### Task brief
Look below for the line holding "Fmax: 284 MHz" and the line holding "after synthesis: 3.19%". Transcribe exactly those lines and all lines between them, nothing more.

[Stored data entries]
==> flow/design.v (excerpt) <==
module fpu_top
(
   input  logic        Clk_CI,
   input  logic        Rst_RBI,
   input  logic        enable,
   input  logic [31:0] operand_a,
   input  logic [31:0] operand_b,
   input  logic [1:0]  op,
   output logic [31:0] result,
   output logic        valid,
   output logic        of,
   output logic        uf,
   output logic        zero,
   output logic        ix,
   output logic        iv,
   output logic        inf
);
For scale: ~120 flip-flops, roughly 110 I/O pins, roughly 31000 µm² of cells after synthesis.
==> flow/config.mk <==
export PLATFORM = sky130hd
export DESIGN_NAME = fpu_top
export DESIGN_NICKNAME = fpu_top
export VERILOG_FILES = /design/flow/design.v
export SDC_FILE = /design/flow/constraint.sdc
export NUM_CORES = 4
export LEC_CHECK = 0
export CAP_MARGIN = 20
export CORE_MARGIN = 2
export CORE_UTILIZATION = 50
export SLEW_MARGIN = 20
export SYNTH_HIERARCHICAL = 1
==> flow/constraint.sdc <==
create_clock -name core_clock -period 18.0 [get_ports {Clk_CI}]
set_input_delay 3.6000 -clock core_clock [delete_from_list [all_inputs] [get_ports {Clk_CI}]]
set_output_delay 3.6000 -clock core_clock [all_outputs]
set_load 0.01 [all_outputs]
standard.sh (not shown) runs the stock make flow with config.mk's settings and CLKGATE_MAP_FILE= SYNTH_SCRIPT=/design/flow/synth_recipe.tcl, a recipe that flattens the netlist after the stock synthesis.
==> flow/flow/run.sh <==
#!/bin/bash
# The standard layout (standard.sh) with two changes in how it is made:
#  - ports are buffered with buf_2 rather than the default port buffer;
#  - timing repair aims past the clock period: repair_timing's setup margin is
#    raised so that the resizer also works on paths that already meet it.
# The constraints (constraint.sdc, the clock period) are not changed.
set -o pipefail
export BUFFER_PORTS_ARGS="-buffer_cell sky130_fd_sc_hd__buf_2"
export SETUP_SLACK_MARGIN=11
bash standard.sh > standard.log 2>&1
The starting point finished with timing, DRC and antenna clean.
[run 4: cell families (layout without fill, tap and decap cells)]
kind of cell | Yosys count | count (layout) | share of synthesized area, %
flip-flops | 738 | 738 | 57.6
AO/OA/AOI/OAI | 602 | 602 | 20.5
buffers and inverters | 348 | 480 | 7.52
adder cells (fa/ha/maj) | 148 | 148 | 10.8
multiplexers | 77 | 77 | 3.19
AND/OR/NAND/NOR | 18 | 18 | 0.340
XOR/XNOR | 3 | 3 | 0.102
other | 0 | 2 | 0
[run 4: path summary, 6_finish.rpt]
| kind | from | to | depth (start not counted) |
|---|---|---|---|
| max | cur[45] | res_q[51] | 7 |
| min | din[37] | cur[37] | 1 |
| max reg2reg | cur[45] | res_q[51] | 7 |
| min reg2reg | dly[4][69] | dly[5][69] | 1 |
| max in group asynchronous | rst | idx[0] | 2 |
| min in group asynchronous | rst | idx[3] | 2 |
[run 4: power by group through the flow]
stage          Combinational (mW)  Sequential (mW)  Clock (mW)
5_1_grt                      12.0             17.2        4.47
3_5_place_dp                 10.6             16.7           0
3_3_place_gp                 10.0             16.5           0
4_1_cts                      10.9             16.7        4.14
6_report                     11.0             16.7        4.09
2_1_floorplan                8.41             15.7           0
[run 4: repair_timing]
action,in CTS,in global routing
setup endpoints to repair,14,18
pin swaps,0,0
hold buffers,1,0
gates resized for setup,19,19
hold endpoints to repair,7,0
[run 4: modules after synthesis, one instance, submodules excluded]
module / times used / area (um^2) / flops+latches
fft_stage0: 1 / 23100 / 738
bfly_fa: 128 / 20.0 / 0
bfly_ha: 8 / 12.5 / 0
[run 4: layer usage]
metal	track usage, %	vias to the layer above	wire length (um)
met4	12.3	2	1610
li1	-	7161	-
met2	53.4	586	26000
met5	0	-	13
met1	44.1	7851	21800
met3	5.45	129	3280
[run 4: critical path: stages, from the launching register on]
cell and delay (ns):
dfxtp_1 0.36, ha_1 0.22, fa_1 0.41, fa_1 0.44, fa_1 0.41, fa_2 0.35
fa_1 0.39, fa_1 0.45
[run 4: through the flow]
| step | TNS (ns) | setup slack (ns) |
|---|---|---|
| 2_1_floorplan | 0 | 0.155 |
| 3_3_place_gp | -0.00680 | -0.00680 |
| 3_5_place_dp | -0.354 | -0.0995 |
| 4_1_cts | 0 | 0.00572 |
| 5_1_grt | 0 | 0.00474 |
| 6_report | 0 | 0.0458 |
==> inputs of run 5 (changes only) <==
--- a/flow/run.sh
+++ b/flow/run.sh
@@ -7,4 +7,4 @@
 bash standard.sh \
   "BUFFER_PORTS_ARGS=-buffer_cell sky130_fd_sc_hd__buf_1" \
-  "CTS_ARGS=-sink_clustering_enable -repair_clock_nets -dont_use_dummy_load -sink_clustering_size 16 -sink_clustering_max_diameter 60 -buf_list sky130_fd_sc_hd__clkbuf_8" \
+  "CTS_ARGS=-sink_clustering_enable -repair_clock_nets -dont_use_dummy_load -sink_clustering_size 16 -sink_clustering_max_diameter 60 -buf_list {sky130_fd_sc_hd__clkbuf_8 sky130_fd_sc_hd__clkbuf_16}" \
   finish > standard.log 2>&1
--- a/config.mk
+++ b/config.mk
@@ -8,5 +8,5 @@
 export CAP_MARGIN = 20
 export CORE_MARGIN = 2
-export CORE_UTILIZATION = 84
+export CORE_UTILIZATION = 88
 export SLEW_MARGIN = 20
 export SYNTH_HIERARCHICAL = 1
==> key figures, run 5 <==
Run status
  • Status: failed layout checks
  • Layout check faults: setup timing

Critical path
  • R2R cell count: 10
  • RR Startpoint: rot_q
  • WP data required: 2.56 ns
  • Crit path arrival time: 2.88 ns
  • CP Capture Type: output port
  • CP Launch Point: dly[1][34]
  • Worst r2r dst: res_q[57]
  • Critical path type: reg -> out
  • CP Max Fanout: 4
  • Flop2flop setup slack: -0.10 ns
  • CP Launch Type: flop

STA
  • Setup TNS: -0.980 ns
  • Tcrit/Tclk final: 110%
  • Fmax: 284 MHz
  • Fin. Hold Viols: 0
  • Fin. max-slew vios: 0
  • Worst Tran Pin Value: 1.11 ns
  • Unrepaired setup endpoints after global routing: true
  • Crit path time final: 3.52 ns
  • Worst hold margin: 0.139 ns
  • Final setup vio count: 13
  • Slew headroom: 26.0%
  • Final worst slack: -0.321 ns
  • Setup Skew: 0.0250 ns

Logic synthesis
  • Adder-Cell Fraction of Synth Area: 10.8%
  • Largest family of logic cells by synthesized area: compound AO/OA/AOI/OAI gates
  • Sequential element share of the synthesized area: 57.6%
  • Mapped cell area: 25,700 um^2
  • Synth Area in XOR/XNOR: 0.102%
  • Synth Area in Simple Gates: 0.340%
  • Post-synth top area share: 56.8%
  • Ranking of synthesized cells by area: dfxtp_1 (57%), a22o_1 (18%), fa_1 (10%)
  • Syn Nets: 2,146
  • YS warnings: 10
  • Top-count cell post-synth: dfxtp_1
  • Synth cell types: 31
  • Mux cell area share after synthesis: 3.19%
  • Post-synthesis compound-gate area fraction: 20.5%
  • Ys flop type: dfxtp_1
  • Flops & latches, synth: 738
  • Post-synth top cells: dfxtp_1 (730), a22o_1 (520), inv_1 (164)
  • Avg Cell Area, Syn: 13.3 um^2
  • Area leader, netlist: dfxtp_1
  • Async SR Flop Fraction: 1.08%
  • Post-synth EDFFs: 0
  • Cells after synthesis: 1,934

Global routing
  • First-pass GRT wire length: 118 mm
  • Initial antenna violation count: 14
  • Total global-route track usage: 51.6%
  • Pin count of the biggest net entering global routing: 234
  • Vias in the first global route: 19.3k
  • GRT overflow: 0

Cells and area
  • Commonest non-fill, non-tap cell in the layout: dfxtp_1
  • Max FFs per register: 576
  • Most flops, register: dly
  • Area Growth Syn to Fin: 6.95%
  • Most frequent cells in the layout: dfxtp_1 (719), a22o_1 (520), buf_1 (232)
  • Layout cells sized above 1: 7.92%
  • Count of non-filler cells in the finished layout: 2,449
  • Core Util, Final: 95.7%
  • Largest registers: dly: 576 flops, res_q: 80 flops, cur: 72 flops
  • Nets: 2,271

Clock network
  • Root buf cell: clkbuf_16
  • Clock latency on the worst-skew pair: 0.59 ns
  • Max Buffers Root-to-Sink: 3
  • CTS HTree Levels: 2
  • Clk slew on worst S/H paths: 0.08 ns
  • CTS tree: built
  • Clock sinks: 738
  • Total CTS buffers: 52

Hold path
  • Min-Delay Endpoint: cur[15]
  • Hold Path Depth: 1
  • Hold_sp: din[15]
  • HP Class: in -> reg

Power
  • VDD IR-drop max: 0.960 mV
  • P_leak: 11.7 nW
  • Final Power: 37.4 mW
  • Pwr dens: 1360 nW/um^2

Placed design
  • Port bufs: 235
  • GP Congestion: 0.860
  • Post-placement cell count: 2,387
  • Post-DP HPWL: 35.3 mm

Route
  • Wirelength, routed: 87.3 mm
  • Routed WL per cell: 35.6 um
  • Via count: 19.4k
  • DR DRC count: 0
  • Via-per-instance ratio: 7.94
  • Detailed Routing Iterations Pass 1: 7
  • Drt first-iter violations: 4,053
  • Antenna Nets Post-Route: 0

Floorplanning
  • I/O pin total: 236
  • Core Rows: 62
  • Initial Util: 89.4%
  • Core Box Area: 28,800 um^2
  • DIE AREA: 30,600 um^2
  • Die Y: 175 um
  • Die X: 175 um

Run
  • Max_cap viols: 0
From an optimization exercise on the open Yosys and OpenROAD flow, aimed at small area; shortcuts taken in it are not production practice.
Only simulation tests tie the RTL to the original design; equivalence was not proved.
Power is estimated from default activity; no workload was simulated.

run a:
==> flow/design.v (excerpt) <==
module gauge_command_stepper_display (
  input  logic                             clk,
  input  logic                             rst,
  input  logic                             in_valid,
  output logic                             in_ready,
  input  logic [1:0]                       in_func,
  input  logic [7:0]                       in_rx_byte,
  output logic                             out_valid,
  input  logic                             out_ready,
  output logic                             out_kind,
  output logic [7:0]                       out_value,
  output logic                             out_lcd_is_data,
  input  logic                             cfg_wen,
  input  logic [gcsd_pkg::CFG_INDEX_W-1:0] cfg_index,
  input  logic [gcsd_pkg::CFG_DATA_W-1:0]  cfg_data
);
  logic       in_acc, byte_en, tick, poll;
  logic       tgt_a_we, tgt_b_we, char_we;
  logic [7:0] operand_hi;
  logic [7:0] drive;
  logic       at_col0, row, busy, rd_done;
  logic [7:0] rd_data;
  logic       o_valid;
  logic       o_kind;
  logic       o_is_data;
  logic [7:0] o_value;
  assign in_ready = !o_valid && !busy;
  assign in_acc   = in_valid && in_ready;
  assign byte_en  = in_acc && (in_func == 2'd0);
  assign tick     = in_acc && (in_func == 2'd1);
  assign poll     = in_acc && (in_func == 2'd2);
  gcsd_frame u_frame (
    .clk        (clk),
    .rst        (rst),
    .byte_en    (byte_en),
    .rx_byte    (in_rx_byte),
    .tgt_a_we   (tgt_a_we),
    .tgt_b_we   (tgt_b_we),
  ...
Size in the first run: roughly 420 flip-flops, roughly 76 I/O pins, about 15000 µm² of cells after synthesis.
clock: 5.0 ns
lec_check: 0
cap_margin: 20
core_margin: 2
core_utilization: 65
cts_buf_list: sky130_fd_sc_hd__clkbuf_4
cts_cluster_diameter: 50
cts_cluster_size: 10
place_density: 0.75
slew_margin: 20
run.sh (not shown) runs the stock make flow with config.mk's settings and CLKGATE_MAP_FILE= SYNTH_SCRIPT=/design/flow/synth_recipe.tcl, a recipe that flattens the netlist after the stock synthesis.
Run a did not stop at any stage, and its layout met the timing, design-rule and antenna checks.
Input changes introduced in run b (baseline for comparison: run a):
- a change of CTS_BUF_LIST from sky130_fd_sc_hd__clkbuf_4 to sky130_fd_sc_hd__clkbuf_8
- a change of CTS_CLUSTER_DIAMETER from 50 to 60
- a change of CTS_CLUSTER_SIZE from 10 to 16
==> flow/flow/run.sh (new file) <==
#!/bin/bash
# The standard layout with two changes:
#  - synthesis maps the logic with an area-oriented ABC script (flow/abc_area.script)
#    in place of ORFS's speed script; everything else in synthesis is unchanged;
#  - the port buffers are made from the smallest buffer cell.
set -euo pipefail
here=$PWD
rm -rf scripts_area
cp -r "$FLOW_HOME/scripts" scripts_area
cp flow/abc_area.script scripts_area/abc_speed.script
bash standard.sh "SCRIPTS_DIR=$here/scripts_area" synth > synth.log 2>&1
bash standard.sh "BUFFER_PORTS_ARGS=-buffer_cell sky130_fd_sc_hd__buf_1" finish > layout.log 2>&1
==> flow/flow/abc_area.script (new file) <==
strash
balance; rewrite; refactor; balance; rewrite; rewrite -z; balance; refactor -z; rewrite -z; balance
dch -f
amap
topo
dnsize -c
==> flow/standard.sh (new file) <==
#!/bin/bash
# synth_recipe.tcl (not shown) runs the flow's synth.tcl, then flattens the netlist and writes it again
# the make line also repeats each setting of config.mk as NAME=value (left out here)
make -C /OpenROAD-flow-scripts/flow DESIGN_CONFIG=/design/flow/config.mk WORK_HOME=/design/flow/orfs CLKGATE_MAP_FILE= SYNTH_SCRIPT=/design/flow/synth_recipe.tcl "${@:-finish}"
removed: flow/run.sh
FAIL run b @ global routing (5_1_grt): tool exited with error. Run b gives less area fraction in and, or, nand and nor cells after synthesis than run a did. Netlist area before placement was higher in the run labelled run a. Per the comparison of run b with run a, number of rows created at floorplan went down 5.4%; number of placed cells counting well taps went up 57.
This is an optimization exercise on Yosys and OpenROAD, whose aim is small area and few clock cycles, not a production implementation.
In this exercise RTL edits were held to simulation tests only and were not proved equivalent to the original.

== lane 1 ==
// galvo_shape_point_generator
module galvo_shape_point_generator #(
    parameter int POINTS_PER_SHAPE = gspg_pkg::GSPG_POINTS_DEFAULT
) (
    input  logic        i_clk,
    input  logic        i_rst_n,
    input  logic        s_axis_tvalid,
    output logic        s_axis_tready,
    input  logic [7:0]  s_axis_tdata,   
    output logic        m_axis_tvalid,
    input  logic        m_axis_tready,
    output logic [47:0] m_axis_tdata,   
    input  logic        psel,
    input  logic        penable,
    input  logic        pwrite,
    input  logic [2:0]  paddr,
    input  logic [31:0] pwdata,
    output logic [31:0] prdata,
    output logic        pready
);
    logic        cfg_wr;
    logic [6:0]  amp_pct;
    logic [14:0] amp;
    logic [16:0] amp3;
    logic        amp_full, busy;
    logic        accept;
    logic [1:0]  shape_code, n_shape;
    logic [7:0]  point_number, n_idx;
    logic [15:0] side_v;
    logic [15:0] x_code, y_code;
    assign pready = 1'b1;
    assign cfg_wr = psel && penable && pwrite && !paddr[2];
    assign prdata = paddr[2] ? 32'd0 : {25'd0, amp_pct};
    gspg_amp u_amp (
  ...
Size: ~2600 cells after synthesis, roughly 130 I/O pins.
==> flow/config.mk <==
export PLATFORM = sky130hd
export DESIGN_NAME = galvo_shape_point_generator
export DESIGN_NICKNAME = galvo_shape_point_generator
export VERILOG_FILES = /design/flow/design.v
export SDC_FILE = /design/flow/constraint.sdc
export NUM_CORES = 4
export LEC_CHECK = 0
export CAP_MARGIN = 5
export CORE_MARGIN = 2
export CORE_UTILIZATION = 40
export PLACE_DENSITY = 0.45
export SLEW_MARGIN = 5
export SYNTH_HIERARCHICAL = 1
==> flow/constraint.sdc <==
create_clock -name core_clock -period 11.5 [get_ports {i_clk}]
set_input_delay 2.3000 -clock core_clock [delete_from_list [all_inputs] [get_ports {i_clk}]]
set_output_delay 2.3000 -clock core_clock [all_outputs]
set_load 0.01 [all_outputs]
standard.sh (not shown) runs the stock make flow with config.mk's settings and CLKGATE_MAP_FILE= SYNTH_SCRIPT=/design/flow/synth_recipe.tcl, a recipe that flattens the netlist after the stock synthesis.
==> flow/flow/run.sh <==
#!/bin/bash
# Layout: the standard flow (standard.sh), with the port buffers that global placement
# inserts made of the smallest buffer cell (sky130_fd_sc_hd__buf_1) instead of the default
# choice. The flow's output goes to standard.log; ORFS's own logs are under orfs/logs.
set -o pipefail
export BUFFER_PORTS_ARGS="-buffer_cell sky130_fd_sc_hd__buf_1"
bash standard.sh > standard.log 2>&1
Testbench counts of lane 1, summed over its fixed seeds: cycles 24,078.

### Answer space
  • Fmax: 284 MHz
  • Fin. Hold Viols: 0
  • Fin. max-slew vios: 0
  • Worst Tran Pin Value: 1.11 ns
  • Unrepaired setup endpoints after global routing: true
  • Crit path time final: 3.52 ns
  • Worst hold margin: 0.139 ns
  • Final setup vio count: 13
  • Slew headroom: 26.0%
  • Final worst slack: -0.321 ns
  • Setup Skew: 0.0250 ns

Logic synthesis
  • Adder-Cell Fraction of Synth Area: 10.8%
  • Largest family of logic cells by synthesized area: compound AO/OA/AOI/OAI gates
  • Sequential element share of the synthesized area: 57.6%
  • Mapped cell area: 25,700 um^2
  • Synth Area in XOR/XNOR: 0.102%
  • Synth Area in Simple Gates: 0.340%
  • Post-synth top area share: 56.8%
  • Ranking of synthesized cells by area: dfxtp_1 (57%), a22o_1 (18%), fa_1 (10%)
  • Syn Nets: 2,146
  • YS warnings: 10
  • Top-count cell post-synth: dfxtp_1
  • Synth cell types: 31
  • Mux cell area share after synthesis: 3.19%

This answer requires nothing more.